2016 Tillman Scholar

Karthik Venkatraj

University of Colorado

“Our soldiers are the best the nation has to offer, and they deserve only the best our nation can give.”

The son of Indian immigrants who came to the States with only a hundred dollars to pursue the American dream, Karthik was constantly reminded in his youth that his family’s narrative could not have happened anywhere else because of the values that define our nation. Initially, he planned to follow in his parents’ footsteps and pursue a career in science. But, as it did for so many, 9/11 changed his life’s ambitions. The attacks were a wakeup call to take action. He saw service as a way to honor the American dream, and what the dream represented for his family and the nation. So in 2007, Karthik enlisted in the Army National Guard. Though he was motivated to join the Army to protect and defend our nation’s values, when he actually enlisted, the individuals he served with became his passion and reason to serve.

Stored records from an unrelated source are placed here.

From an optimization exercise on the open Yosys and OpenROAD flow, aimed at small area, a short achievable clock period and few clock cycles per item; shortcuts taken in it are not production practice. Only simulation tests tie the RTL to the original design; equivalence was not proved. The flow treats the clock pin as an ideal source, which a real chip does not have. Power figures rest on the tool's default switching activity, not on a simulated workload.

// occupancy_grid_rect_fill
module occupancy_grid_rect_fill
(
  input  logic              clk,
  input  logic              rst_n,
  input  logic              cfg_we,
  input  logic [ogrf_pkg::CFG_IW-1:0] cfg_index,
  input  logic [ogrf_pkg::SIZE_W-1:0] cfg_wdata,
  input  logic              in_tvalid,
  output logic              in_tready,
  input  logic [23:0]       in_tdata,    
  input  logic [1:0]        in_tuser,    
  output logic              out_tvalid,
  input  logic              out_tready,
  output logic [7:0]        out_tdata    
);
  logic             split_in;
  logic             res_valid;
  logic [RES_W-1:0] res_data;
  logic [RES_W-1:0] out_res;
  ogrf_ctrl u_ctrl (
    .clk        (clk),
    .rst_n      (rst_n),
    .in_valid   (in_tvalid),
    .in_ready   (in_tready),
    .out_valid  (out_tvalid),
    .out_ready  (out_tready),
    .out_res    (out_res),
    .split_in (split_in),
    .res_valid  (res_valid),
    .res_data   (res_data)
  );
  ogrf_dp u_dp (
    .clk        (clk),
    .rst_n      (rst_n),
    .cfg_we     (cfg_we),
    .cfg_index  (cfg_index),
    .cfg_wdata  (cfg_wdata),
    .in_valid   (in_tvalid),
    .in_ready   (in_tready),
    .func       (in_tuser),
    .row_low    (in_tdata[5:0]),
    .col_low    (in_tdata[11:6]),
    .row_high   (in_tdata[17:12]),
    .col_high   (in_tdata[23:18]),
    .split_in (split_in),
    .res_valid  (res_valid),
    .res_data   (res_data)
  );
  assign out_tdata = {4'b0000, out_res};
endmodule
==> module ogrf_dp, before the edit <==
module ogrf_dp
(
  input  logic               clk,
  input  logic               rst_n,
  input  logic               cfg_we,
  input  logic [ogrf_pkg::CFG_IW-1:0]  cfg_index,
  input  logic [ogrf_pkg::SIZE_W-1:0]  cfg_wdata,
  input  logic               in_valid,
  input  logic               in_ready,
  input  logic [ogrf_pkg::FUNC_W-1:0]  func,
  input  logic [ogrf_pkg::COORD_W-1:0] row_low,
  input  logic [ogrf_pkg::COORD_W-1:0] col_low,
  input  logic [ogrf_pkg::COORD_W-1:0] row_high,
  input  logic [ogrf_pkg::COORD_W-1:0] col_high,
  output logic               split_in,
  output logic               res_valid,
  output logic [ogrf_pkg::RES_W-1:0]   res_data
);
  logic [SIZE_W-1:0]  rows_r, cols_r;
  logic [COORD_W-1:0] stn_row_r, stn_col_r;
  always_ff @(posedge clk) begin
    if (!rst_n) begin
      rows_r    <= SIZE_W'(64);
      cols_r    <= SIZE_W'(64);
      stn_row_r <= '0;
      stn_col_r <= '0;
    end else if (cfg_we) begin
      unique case (cfg_index)
        CFG_ROWS:    rows_r    <= cfg_wdata;
        CFG_COLS:    cols_r    <= cfg_wdata;
        CFG_STN_ROW: stn_row_r <= cfg_wdata[COORD_W-1:0];
        CFG_STN_COL: stn_col_r <= cfg_wdata[COORD_W-1:0];
        default: begin
        end
      endcase
    end
  end
  logic i_rl_ok, i_rh_ok, i_cl_ok, i_ch_ok;
  logic i_mark, i_read, i_clear;
  logic i_mark_oor, i_read_oor, i_go, i_rd_go, i_stn_in, i_stn_col, i_stn_at;
  logic acc;
  assign acc = in_valid && in_ready;
  assign i_rl_ok = ({1'b0, row_low}  < rows_r);
  assign i_rh_ok = ({1'b0, row_high} < rows_r);
  assign i_cl_ok = ({1'b0, col_low}  < cols_r);
  assign i_ch_ok = ({1'b0, col_high} < cols_r);
  assign i_mark     = (func == FUNC_MARK);
  assign i_read     = (func == FUNC_READ);
  assign i_clear    = (func == FUNC_CLEAR);
  assign i_mark_oor = !(i_rl_ok && i_rh_ok && i_cl_ok && i_ch_ok);
  assign i_read_oor = !(i_rl_ok && i_cl_ok);
  assign i_go       = i_mark && !i_mark_oor;
  assign i_rd_go    = i_read && !i_read_oor;
  assign i_stn_col  = (stn_col_r >= col_low) && (stn_col_r <= col_high);
  assign i_stn_in   = (stn_row_r >= row_low) && (stn_row_r <= row_high) && i_stn_col;
  assign i_stn_at   = (row_low == stn_row_r) && (col_low == stn_col_r);
  assign split_in   = i_go && i_stn_in;
  logic [COORD_W-1:0]  i_col_end;
  logic [MAX_ROWS-1:0] i_row_in, i_row_sel, stn_row_sel;
  logic [MAX_COLS-1:0] i_col_in, stn_col_sel;
  assign i_col_end = i_read ? col_low : col_high;
  always_comb begin
    for (int r = 0; r < MAX_ROWS; r++) begin
      i_row_in[r]    = (r >= int'(row_low)) && (r <= int'(row_high));
      i_row_sel[r]   = (r == int'(row_low));
      stn_row_sel[r] = (r == int'(stn_row_r));
    end
    for (int c = 0; c < MAX_COLS; c++) begin
      i_col_in[c]    = (c >= int'(col_low)) && (c <= int'(i_col_end));
      stn_col_sel[c] = (c == int'(stn_col_r));
    end
  end
  logic                v1;        
  logic                sp1;       
  logic                keep1;     
  logic [MAX_ROWS-1:0] rm1;
  logic [MAX_COLS-1:0] cm1;
  logic [MAX_ROWS-1:0] rs1;       
  logic                oor1, stn1, need1;
  always_ff @(posedge clk) begin
    if (!rst_n) begin
      v1   <= 1'b0;
      sp1  <= 1'b0;
      keep1 <= 1'b0;
      rm1  <= '0;
    end else begin
      v1   <= acc;
      sp1  <= acc && split_in;
      keep1 <= !(acc && i_clear);
      if (sp1) begin
        rm1 <= stn_row_sel;
      end else if (acc && i_go) begin
        rm1 <= i_row_in & ~(i_stn_col ? stn_row_sel : '0);
      end else begin
        rm1 <= '0;
      end
    end
  end
  always_ff @(posedge clk) begin
    if (sp1) begin
      cm1 <= cm1 & ~stn_col_sel;
    end else begin
      cm1 <= i_col_in;
    end
  end
  always_ff @(posedge clk) begin
    rs1   <= i_row_sel;
    oor1  <= (i_mark && i_mark_oor) || (i_read && i_read_oor);
    stn1  <= i_rd_go && i_stn_at;
    need1 <= i_rd_go && !i_stn_at;
  end
  logic [MAX_ROWS-1:0] row_m;
  logic [MAX_COLS-1:0] col_m;
  logic                keep;
  assign row_m = rm1;
  assign col_m = cm1;
  assign keep  = keep1;
  logic [MAX_COLS-1:0] grid_r [MAX_ROWS];
  for (genvar r = 0; r < MAX_ROWS; r++) begin : g_row
    always_ff @(posedge clk) begin
      grid_r[r] <= (grid_r[r] & {MAX_COLS{keep}}) |
                   (col_m & {MAX_COLS{row_m[r]}});
    end
  end
  localparam int RD_GRP = 1;
  localparam int RD_W   = MAX_COLS / RD_GRP;
  logic [MAX_COLS-1:0] row_data, cell_data;
  logic [RD_W-1:0]     grp_data;
  always_comb begin
    row_data = '0;
    for (int r = 0; r < MAX_ROWS; r++) begin
      row_data = row_data | (grid_r[r] & {MAX_COLS{rs1[r]}});
    end
    cell_data = row_data & cm1;
    for (int g = 0; g < RD_W; g++) begin
      grp_data[g] = |cell_data[g*RD_GRP +: RD_GRP];
    end
  end
  logic [RD_W-1:0]     rd2;
  logic                v2;
  logic                oor2, ref2, stn2, need2;
  always_ff @(posedge clk) begin
    if (!rst_n) begin
      v2 <= 1'b0;
    end else begin
      v2 <= v1;
    end
  end
  always_ff @(posedge clk) begin
    rd2   <= grp_data;
    oor2  <= oor1;
    ref2  <= sp1;
    stn2  <= stn1;
    need2 <= need1;
  end
  logic [CELL_W-1:0] cell_st;
  always_comb begin
    cell_st = CELL_FREE;
    if (stn2) begin
      cell_st = CELL_STATION;
    end else if (need2 && (|rd2)) begin
      cell_st = CELL_OBSTACLE;
    end
  end
  assign res_valid = v2;
  assign res_data  = {oor2, ref2, cell_st};
endmodule
Settings: LEC_CHECK=0, CAP_MARGIN=20, CORE_MARGIN=2, CORE_UTILIZATION=40, SETUP_SLACK_MARGIN=5, SLEW_MARGIN=20; clock period 8.0 ns.
standard.sh (not shown) runs the stock make flow with config.mk's settings and CLKGATE_MAP_FILE= SYNTH_SCRIPT=/design/flow/synth_recipe.tcl, a recipe that flattens the netlist after the stock synthesis.
==> flow/flow/run.sh <==
#!/bin/bash
# Own layout flow: the standard ORFS flow (standard.sh, standard synthesis
# included), with two changes: clock tree synthesis adds no dummy loads (the
# tree is still balanced over every register), and the resize, clock tree and
# global route steps estimate signal wires on met1/met2 30% more pessimistically
# (flow/rc_scale.tcl) before their repairs. make's full output goes to
# flow_make.log in the work folder; ORFS keeps its per-step logs under orfs/logs.
set -euo pipefail
export CTS_ARGS="-sink_clustering_enable -repair_clock_nets -sink_clustering_size 28 -sink_clustering_max_diameter 74 -dont_use_dummy_load"
RC="$(pwd)/flow/rc_scale.tcl"
export PRE_RESIZE_TCL="$RC" PRE_CTS_TCL="$RC" PRE_GLOBAL_ROUTE_TCL="$RC"
bash standard.sh > flow_make.log 2>&1
==> flow/flow/rc_scale.tcl <==
set rc_k 1.3
set_layer_rc -layer met1 -capacitance [expr {1.72375E-04 * $rc_k}] -resistance [expr {8.929e-04 * $rc_k}]
set_layer_rc -layer met2 -capacitance [expr {1.36233E-04 * $rc_k}] -resistance [expr {8.929e-04 * $rc_k}]
set_wire_rc -signal -layer met1
Testbench counts at the start, summed over its fixed seeds: cycles 3,246, requests 3,200.
Edit:
--- a/flow/design.v
+++ b/flow/design.v
@@ -213,9 +213,9 @@
       grid_r[r] <= (grid_r[r] & {MAX_COLS{keep}}) |
                    (col_m & {MAX_COLS{row_m[r]}});
     end
   end
-  localparam int RD_GRP = 1;
+  localparam int RD_GRP = 4;
   localparam int RD_W   = MAX_COLS / RD_GRP;
   logic [MAX_COLS-1:0] row_data, cell_data;
   logic [RD_W-1:0]     grp_data;
   always_comb begin
Result: Count of clock-buffer cells in the layout climbs by 1; worst hold slack gains 0.046 ns; core utilization climbs by 1.6 points; critical path depth does not change; wire length climbs by 5.3%; clock skew climbs by 0.015 ns; fmax barely changes; setup slack gains 0.0083 ns; non-clock buffer count climbs by 301; sequential power barely changes; area after synthesis drops by 0.75%; global-route usage climbs by 1.7 points; cell area climbs by 2.9%; via count climbs by 2.4%.
Testbench counts after the change, summed over its fixed seeds: cycles 3,246, requests 3,200.

==> port drivers added, routing unchanged <==
Ports are ideal in the flow. The routed layouts listed here were re-timed in OpenROAD.
Step 1, drivers: a clkbuf_16 drives clk and a buf_2 each remaining input, both assumed.
Step 2 times the ports against the registers' clock, not the clock port: input delays grow and output delays shrink by t, the midpoint of the rising clock arrivals with the driver on.
Slacks: ideal / step 1 / step 2; pairs: ideal / step 1.
run	t (ns)	setup WS [ns]	worst data-port slew with drivers (ns)	cell pins on the clock port's net
the first run	1.060	4.951 / 4.837 / 4.210	0.04	1
the second run	1.069	4.959 / 4.834 / 4.163	0.06	1
After both steps every run listed still meets setup and hold. For the second run, which loses most, drivers alone change the setup slack by -0.125 ns; drivers and shift together by -0.796 ns.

He had the unique opportunity to serve with soldiers from small rural towns and inner-city neighborhoods; each and all helped define his service.

Since returning from a tour in Iraq with his National Guard unit, Karthik’s focus has shifted to exploring how he can best serve this veteran community as a lawyer. The combination of his legal background and military experience has allowed him to understand the severity of the legal challenges veterans face when they return home, a challenge that the U.S. judicial system has just begun to address with the creation of Veterans Trauma Courts (VTC). Karthik was Managing Editor of the University of Colorado Review, is currently publishing his comment on VTC, which received the 2016 Gamm Justice Award and won the 2016 National Law Review Law Student Writing Competition. Through his Presidency of Military Law Society, clerking for the Colorado Attorney General, and, most recently, as the newly elected President of the Student Bar Association(Student Body President) of CU Law, Karthik is channeling his efforts to build community partnerships that empower returning veterans. After graduation, he hopes to work in the Department of Veterans Affairs (VA) through the Presidential Management Fellowship (PMF), supporting the establishment of many more VTCs across the nation.